BEGIN RECORDS SUPPLIED
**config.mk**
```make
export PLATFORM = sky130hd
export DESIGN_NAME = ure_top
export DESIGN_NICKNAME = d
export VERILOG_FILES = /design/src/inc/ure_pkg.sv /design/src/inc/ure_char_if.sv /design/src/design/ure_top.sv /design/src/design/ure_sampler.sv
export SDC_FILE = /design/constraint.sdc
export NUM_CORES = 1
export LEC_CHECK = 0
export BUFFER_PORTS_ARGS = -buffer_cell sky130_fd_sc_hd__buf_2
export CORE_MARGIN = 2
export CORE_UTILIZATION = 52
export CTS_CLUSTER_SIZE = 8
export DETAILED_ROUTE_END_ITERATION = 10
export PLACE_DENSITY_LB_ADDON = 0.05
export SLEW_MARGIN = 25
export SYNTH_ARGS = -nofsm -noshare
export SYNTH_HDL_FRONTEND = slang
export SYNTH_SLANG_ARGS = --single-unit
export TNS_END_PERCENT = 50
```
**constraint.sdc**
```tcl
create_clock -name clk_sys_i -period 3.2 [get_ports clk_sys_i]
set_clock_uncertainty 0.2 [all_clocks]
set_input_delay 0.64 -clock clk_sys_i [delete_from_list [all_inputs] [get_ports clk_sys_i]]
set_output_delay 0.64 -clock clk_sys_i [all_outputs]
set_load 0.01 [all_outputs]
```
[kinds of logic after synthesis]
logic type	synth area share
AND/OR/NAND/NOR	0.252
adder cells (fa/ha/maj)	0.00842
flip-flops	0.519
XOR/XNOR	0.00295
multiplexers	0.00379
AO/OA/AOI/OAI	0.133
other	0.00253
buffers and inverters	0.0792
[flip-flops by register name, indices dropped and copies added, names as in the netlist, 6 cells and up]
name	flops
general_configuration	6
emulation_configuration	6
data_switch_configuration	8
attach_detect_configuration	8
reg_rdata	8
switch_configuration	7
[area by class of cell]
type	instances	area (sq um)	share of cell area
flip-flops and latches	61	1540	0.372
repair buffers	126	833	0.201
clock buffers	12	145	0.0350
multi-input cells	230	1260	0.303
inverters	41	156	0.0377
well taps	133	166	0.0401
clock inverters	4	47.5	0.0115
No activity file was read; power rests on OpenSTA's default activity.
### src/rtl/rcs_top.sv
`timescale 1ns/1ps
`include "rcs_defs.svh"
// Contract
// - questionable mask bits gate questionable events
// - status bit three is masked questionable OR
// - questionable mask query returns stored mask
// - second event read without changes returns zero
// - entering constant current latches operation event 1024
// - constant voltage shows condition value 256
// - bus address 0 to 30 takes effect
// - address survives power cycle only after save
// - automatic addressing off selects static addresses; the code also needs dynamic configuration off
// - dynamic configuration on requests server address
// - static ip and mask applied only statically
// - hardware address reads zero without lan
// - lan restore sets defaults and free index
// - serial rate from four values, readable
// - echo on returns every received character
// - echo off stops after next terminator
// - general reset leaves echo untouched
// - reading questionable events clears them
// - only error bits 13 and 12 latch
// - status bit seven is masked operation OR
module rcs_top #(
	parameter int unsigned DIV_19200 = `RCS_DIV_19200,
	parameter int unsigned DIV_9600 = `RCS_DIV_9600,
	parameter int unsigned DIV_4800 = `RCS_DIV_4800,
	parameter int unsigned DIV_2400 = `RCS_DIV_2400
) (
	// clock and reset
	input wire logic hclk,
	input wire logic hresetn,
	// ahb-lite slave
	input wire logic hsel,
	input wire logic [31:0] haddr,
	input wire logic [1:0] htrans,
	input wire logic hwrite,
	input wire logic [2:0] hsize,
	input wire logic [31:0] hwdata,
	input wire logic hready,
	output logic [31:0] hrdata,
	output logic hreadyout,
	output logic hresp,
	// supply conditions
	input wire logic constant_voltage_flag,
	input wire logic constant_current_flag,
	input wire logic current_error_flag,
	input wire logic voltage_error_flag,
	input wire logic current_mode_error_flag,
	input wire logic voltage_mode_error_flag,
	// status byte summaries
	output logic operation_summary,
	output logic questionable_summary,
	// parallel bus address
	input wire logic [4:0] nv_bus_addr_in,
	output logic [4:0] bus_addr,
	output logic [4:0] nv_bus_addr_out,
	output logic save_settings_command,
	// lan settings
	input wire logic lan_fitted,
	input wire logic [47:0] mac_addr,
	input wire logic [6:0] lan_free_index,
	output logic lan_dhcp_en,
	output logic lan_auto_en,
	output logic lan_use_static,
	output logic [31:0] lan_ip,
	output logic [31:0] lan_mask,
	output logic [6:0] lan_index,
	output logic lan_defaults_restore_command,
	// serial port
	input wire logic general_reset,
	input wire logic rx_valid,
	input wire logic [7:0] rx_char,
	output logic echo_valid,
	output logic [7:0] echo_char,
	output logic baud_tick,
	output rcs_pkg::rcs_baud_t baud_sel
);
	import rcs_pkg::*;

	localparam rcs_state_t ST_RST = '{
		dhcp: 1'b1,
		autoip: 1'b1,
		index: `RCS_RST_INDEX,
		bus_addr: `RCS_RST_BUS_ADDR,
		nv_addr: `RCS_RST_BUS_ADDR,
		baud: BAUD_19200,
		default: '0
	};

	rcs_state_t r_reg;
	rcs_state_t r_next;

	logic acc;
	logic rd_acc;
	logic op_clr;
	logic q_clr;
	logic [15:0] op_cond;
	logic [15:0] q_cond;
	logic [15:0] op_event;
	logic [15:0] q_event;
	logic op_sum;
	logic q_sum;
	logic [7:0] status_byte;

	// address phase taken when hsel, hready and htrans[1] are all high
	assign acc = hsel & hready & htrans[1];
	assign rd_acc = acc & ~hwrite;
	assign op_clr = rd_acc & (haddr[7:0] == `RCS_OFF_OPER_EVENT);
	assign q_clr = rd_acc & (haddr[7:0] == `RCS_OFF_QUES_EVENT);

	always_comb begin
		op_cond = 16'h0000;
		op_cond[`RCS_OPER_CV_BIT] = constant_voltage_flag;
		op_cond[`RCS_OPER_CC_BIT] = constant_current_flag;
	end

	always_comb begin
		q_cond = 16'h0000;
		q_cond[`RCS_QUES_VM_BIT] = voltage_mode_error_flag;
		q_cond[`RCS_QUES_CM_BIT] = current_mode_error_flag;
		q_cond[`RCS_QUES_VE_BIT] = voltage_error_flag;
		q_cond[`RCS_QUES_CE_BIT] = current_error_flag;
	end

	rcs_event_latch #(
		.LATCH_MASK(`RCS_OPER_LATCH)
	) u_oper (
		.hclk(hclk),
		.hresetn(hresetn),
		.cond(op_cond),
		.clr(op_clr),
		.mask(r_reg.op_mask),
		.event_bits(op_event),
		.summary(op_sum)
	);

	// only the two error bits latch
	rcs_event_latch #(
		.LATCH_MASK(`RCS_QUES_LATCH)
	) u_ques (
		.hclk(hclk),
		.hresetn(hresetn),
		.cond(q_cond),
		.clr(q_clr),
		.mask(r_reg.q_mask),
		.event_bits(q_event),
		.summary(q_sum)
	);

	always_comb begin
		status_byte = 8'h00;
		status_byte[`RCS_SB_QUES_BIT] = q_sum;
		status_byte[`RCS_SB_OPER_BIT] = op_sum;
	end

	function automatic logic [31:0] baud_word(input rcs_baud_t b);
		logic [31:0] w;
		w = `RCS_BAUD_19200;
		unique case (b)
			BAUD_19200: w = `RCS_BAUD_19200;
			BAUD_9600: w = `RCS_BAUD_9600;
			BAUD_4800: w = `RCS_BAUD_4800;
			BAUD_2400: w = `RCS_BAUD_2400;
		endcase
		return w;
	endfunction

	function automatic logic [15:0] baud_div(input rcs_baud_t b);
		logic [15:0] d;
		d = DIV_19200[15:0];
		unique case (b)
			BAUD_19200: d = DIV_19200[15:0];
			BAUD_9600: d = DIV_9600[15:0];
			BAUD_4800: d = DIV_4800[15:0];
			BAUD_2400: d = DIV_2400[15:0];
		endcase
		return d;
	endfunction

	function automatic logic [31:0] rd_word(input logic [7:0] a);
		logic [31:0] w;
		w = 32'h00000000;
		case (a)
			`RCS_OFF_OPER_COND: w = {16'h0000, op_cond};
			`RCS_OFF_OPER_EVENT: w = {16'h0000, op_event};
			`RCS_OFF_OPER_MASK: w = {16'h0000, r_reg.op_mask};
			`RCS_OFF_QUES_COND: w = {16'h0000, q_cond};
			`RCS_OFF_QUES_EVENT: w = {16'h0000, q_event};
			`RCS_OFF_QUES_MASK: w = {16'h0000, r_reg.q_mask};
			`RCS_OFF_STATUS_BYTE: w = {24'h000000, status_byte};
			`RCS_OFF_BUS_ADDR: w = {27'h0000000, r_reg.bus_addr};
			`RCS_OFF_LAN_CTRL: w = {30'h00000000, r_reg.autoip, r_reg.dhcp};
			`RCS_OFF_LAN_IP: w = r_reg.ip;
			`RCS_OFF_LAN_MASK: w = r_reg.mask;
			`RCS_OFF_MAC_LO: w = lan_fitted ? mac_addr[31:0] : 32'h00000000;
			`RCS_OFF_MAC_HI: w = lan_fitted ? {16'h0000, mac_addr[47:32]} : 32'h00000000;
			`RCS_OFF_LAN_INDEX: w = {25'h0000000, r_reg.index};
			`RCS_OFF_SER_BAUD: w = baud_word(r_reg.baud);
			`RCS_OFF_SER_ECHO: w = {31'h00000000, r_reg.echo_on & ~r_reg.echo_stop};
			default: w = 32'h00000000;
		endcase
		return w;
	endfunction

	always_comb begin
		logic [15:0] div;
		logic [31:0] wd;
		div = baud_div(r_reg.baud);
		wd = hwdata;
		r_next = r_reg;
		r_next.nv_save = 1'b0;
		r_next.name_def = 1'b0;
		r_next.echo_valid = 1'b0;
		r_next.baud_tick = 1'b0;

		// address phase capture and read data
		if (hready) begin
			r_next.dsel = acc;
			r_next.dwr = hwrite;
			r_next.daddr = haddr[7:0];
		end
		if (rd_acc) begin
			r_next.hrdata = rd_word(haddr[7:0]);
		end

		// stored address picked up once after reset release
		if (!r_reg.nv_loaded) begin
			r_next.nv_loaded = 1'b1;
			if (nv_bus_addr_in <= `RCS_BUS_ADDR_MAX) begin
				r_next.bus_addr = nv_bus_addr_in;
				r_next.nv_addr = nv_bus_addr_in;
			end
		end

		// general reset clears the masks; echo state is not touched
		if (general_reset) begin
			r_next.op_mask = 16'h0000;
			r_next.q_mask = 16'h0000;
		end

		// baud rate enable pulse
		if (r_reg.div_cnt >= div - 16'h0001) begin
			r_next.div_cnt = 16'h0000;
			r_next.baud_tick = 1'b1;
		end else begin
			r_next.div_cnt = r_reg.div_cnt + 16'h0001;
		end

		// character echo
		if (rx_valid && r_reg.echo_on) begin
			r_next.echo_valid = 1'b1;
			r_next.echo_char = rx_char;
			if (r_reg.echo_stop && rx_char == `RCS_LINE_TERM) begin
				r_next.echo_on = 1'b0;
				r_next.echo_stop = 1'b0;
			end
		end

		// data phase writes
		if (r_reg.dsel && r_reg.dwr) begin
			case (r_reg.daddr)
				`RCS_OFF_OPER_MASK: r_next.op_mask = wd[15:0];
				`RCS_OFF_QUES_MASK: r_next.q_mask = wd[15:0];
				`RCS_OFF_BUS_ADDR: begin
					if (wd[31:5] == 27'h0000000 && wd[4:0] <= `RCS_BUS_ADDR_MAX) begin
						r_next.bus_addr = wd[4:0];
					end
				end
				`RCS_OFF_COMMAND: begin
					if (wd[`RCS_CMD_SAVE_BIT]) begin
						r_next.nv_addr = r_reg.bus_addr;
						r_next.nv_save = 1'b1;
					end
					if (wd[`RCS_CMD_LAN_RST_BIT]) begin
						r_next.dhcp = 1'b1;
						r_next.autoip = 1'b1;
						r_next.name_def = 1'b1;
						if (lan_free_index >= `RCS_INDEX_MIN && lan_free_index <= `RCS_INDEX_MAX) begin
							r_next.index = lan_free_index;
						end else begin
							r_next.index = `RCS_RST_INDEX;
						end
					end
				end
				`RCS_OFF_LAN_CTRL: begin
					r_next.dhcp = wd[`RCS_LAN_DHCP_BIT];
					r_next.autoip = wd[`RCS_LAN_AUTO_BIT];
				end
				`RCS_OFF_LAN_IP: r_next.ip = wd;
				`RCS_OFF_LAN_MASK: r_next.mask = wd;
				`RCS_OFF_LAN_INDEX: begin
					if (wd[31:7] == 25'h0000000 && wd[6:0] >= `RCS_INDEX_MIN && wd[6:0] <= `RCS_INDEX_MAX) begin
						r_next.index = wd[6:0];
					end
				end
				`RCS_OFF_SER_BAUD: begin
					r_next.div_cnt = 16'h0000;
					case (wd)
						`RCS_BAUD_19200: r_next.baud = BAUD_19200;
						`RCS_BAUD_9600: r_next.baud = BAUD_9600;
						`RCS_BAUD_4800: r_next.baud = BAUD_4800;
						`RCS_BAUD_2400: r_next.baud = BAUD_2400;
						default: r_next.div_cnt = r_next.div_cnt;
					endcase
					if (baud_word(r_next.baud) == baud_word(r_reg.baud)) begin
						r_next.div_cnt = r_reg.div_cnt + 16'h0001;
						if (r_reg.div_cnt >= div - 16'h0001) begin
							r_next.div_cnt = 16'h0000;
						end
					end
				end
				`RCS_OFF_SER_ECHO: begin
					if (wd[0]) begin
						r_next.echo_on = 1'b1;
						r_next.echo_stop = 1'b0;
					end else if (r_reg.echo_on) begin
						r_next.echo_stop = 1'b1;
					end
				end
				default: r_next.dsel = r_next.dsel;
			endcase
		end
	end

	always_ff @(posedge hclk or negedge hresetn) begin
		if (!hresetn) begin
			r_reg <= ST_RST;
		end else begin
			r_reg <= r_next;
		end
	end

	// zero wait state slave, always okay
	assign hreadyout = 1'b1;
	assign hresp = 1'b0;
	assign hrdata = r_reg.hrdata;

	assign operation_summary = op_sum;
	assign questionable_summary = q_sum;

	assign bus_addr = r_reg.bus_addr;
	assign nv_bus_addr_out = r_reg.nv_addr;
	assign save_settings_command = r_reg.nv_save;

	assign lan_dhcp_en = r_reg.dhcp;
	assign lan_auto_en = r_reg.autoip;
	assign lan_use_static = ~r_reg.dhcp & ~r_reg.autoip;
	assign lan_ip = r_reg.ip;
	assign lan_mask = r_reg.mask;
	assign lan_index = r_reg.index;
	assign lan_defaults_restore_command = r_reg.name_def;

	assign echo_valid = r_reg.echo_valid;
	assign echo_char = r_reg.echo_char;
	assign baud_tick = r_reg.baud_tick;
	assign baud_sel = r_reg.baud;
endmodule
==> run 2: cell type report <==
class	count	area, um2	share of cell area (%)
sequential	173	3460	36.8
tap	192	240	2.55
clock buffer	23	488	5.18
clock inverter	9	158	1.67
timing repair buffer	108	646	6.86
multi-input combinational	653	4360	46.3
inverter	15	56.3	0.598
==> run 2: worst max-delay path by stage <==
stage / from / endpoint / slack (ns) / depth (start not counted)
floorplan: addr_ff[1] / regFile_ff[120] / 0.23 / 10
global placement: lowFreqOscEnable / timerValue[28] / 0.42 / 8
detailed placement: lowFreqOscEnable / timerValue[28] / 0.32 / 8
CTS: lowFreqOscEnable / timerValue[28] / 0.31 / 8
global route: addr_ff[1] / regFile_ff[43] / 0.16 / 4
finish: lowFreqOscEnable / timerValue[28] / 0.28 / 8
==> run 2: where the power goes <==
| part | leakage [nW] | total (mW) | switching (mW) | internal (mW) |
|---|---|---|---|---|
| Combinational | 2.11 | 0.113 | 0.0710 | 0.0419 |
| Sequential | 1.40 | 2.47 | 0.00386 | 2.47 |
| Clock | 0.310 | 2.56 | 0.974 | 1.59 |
END RECORDS SUPPLIED
**EXERCISE DETAILS:**
Return only what runs from the line containing "run 2: where" to the last line of the records above, both ends included, exactly as written.

**WRITTEN ANSWER:**
==> run 2: where the power goes <==
| part | leakage [nW] | total (mW) | switching (mW) | internal (mW) |
|---|---|---|---|---|
| Combinational | 2.11 | 0.113 | 0.0710 | 0.0419 |
| Sequential | 1.40 | 2.47 | 0.00386 | 2.47 |
| Clock | 0.310 | 2.56 | 0.974 | 1.59 |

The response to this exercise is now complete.